Say how many lines in the data hold "start". Nothing else belongs in the answer.

▶ Data items:

-- -- --

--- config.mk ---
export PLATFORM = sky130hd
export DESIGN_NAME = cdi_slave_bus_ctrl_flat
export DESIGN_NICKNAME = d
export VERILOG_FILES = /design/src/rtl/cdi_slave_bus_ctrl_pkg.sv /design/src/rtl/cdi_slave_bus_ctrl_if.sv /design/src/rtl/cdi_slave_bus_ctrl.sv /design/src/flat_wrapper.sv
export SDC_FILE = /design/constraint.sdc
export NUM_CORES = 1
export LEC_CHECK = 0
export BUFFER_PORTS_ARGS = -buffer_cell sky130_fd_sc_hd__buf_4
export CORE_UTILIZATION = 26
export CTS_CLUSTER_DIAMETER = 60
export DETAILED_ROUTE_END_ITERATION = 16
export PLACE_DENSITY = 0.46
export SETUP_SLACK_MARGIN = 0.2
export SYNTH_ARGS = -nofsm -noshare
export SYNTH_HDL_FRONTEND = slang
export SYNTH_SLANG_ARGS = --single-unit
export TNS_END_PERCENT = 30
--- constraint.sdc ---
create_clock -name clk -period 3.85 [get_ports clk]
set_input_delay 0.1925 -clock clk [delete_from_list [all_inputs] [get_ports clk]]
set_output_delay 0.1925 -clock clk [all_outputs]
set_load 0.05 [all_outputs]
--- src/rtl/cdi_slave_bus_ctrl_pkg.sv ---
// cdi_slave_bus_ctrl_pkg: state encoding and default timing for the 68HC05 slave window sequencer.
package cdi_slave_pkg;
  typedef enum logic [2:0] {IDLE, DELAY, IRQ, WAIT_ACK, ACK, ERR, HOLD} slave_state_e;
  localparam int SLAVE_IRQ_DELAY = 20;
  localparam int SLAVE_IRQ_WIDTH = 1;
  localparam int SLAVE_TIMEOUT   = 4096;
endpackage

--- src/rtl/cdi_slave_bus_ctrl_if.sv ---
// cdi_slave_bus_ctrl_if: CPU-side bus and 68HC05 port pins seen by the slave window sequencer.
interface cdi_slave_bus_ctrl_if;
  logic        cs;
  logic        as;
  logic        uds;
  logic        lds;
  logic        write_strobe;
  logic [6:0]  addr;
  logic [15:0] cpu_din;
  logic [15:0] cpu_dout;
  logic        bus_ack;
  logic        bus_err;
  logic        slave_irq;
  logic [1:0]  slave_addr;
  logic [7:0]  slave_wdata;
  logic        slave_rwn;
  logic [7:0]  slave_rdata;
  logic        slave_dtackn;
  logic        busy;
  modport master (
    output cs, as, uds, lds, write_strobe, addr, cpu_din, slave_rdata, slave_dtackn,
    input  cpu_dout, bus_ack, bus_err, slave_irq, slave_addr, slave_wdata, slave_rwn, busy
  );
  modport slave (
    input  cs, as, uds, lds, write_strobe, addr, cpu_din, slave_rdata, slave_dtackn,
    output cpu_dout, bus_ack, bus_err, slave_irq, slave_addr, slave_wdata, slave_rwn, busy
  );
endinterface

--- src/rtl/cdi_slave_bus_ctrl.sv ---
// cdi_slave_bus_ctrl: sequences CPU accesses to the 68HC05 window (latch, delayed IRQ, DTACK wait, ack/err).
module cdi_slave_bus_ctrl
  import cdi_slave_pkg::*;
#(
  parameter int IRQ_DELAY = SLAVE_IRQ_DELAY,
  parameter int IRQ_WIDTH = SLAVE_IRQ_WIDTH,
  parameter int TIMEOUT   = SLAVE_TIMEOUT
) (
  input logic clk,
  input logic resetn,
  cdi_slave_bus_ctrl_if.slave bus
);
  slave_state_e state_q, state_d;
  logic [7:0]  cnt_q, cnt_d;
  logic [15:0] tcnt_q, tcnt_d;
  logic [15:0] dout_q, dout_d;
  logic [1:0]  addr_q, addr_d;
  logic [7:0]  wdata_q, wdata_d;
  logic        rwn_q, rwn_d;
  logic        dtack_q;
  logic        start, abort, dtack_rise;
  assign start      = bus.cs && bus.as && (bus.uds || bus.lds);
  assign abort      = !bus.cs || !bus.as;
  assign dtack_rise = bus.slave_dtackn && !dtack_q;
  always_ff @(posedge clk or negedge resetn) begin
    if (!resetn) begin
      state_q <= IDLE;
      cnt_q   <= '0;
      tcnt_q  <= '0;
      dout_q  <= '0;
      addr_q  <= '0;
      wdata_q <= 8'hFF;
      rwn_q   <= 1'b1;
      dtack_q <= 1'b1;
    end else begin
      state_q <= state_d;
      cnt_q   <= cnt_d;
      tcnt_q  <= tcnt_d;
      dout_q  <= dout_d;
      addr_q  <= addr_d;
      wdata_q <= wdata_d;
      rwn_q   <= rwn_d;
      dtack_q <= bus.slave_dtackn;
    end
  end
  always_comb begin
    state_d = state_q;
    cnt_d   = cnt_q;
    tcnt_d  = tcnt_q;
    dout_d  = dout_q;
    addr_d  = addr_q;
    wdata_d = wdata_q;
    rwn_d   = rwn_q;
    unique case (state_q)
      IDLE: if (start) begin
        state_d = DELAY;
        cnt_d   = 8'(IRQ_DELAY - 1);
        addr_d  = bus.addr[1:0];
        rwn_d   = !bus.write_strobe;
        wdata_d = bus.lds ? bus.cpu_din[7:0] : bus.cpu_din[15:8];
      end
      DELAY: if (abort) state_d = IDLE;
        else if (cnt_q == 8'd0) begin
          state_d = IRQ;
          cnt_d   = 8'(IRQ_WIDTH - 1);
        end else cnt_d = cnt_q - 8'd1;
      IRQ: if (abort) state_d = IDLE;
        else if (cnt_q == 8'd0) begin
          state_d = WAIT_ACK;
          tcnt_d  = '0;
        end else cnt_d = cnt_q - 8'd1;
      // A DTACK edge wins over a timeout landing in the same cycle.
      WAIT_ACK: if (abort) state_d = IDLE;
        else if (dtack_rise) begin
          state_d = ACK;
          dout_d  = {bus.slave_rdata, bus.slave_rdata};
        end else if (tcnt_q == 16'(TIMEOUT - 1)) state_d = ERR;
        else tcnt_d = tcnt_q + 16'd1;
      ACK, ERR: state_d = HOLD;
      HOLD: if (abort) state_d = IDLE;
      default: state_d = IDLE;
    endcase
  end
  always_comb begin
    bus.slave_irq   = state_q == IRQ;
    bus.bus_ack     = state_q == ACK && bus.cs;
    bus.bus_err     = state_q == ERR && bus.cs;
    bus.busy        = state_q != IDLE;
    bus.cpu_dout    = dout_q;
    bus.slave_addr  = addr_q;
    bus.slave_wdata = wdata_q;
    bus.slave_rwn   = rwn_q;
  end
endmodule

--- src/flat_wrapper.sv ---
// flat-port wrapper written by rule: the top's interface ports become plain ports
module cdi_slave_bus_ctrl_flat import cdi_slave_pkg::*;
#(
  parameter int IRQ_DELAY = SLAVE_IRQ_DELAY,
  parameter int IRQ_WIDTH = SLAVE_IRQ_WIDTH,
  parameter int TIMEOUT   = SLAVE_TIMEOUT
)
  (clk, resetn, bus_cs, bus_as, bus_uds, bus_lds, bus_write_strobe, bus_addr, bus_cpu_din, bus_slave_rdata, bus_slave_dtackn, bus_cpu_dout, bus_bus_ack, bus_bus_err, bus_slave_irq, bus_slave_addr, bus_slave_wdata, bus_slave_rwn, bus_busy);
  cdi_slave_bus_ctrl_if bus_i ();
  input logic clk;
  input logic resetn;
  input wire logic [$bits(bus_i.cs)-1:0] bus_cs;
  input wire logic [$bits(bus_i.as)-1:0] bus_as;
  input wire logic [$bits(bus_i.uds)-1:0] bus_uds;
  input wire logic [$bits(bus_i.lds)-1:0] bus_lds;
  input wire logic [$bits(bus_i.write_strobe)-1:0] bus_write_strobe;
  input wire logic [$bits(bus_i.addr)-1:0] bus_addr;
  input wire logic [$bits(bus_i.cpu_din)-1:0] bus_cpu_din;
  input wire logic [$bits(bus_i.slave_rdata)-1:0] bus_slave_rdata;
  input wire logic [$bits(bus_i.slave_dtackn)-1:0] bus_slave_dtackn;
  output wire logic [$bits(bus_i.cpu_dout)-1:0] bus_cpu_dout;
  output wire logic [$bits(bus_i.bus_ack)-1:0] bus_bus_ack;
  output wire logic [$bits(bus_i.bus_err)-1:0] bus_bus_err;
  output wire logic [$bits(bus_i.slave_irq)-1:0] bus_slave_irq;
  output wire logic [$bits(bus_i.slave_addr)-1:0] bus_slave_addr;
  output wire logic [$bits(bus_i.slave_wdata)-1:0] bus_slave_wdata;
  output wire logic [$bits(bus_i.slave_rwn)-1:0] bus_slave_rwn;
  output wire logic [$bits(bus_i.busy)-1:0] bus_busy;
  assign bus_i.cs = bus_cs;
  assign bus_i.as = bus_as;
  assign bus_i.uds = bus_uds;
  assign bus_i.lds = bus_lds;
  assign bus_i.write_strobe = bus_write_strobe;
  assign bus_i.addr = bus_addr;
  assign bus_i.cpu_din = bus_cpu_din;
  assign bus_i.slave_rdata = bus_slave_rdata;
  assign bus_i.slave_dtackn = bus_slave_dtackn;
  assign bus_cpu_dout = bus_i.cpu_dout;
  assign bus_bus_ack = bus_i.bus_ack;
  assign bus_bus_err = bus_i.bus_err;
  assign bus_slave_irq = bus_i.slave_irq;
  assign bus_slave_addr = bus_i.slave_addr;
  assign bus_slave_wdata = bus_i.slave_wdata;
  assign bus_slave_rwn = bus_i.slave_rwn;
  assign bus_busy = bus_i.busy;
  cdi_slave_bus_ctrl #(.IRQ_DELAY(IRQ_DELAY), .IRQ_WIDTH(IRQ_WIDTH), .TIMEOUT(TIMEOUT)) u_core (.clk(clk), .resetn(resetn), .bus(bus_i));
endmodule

-- -- --

▶ WRITTEN ANSWER: 3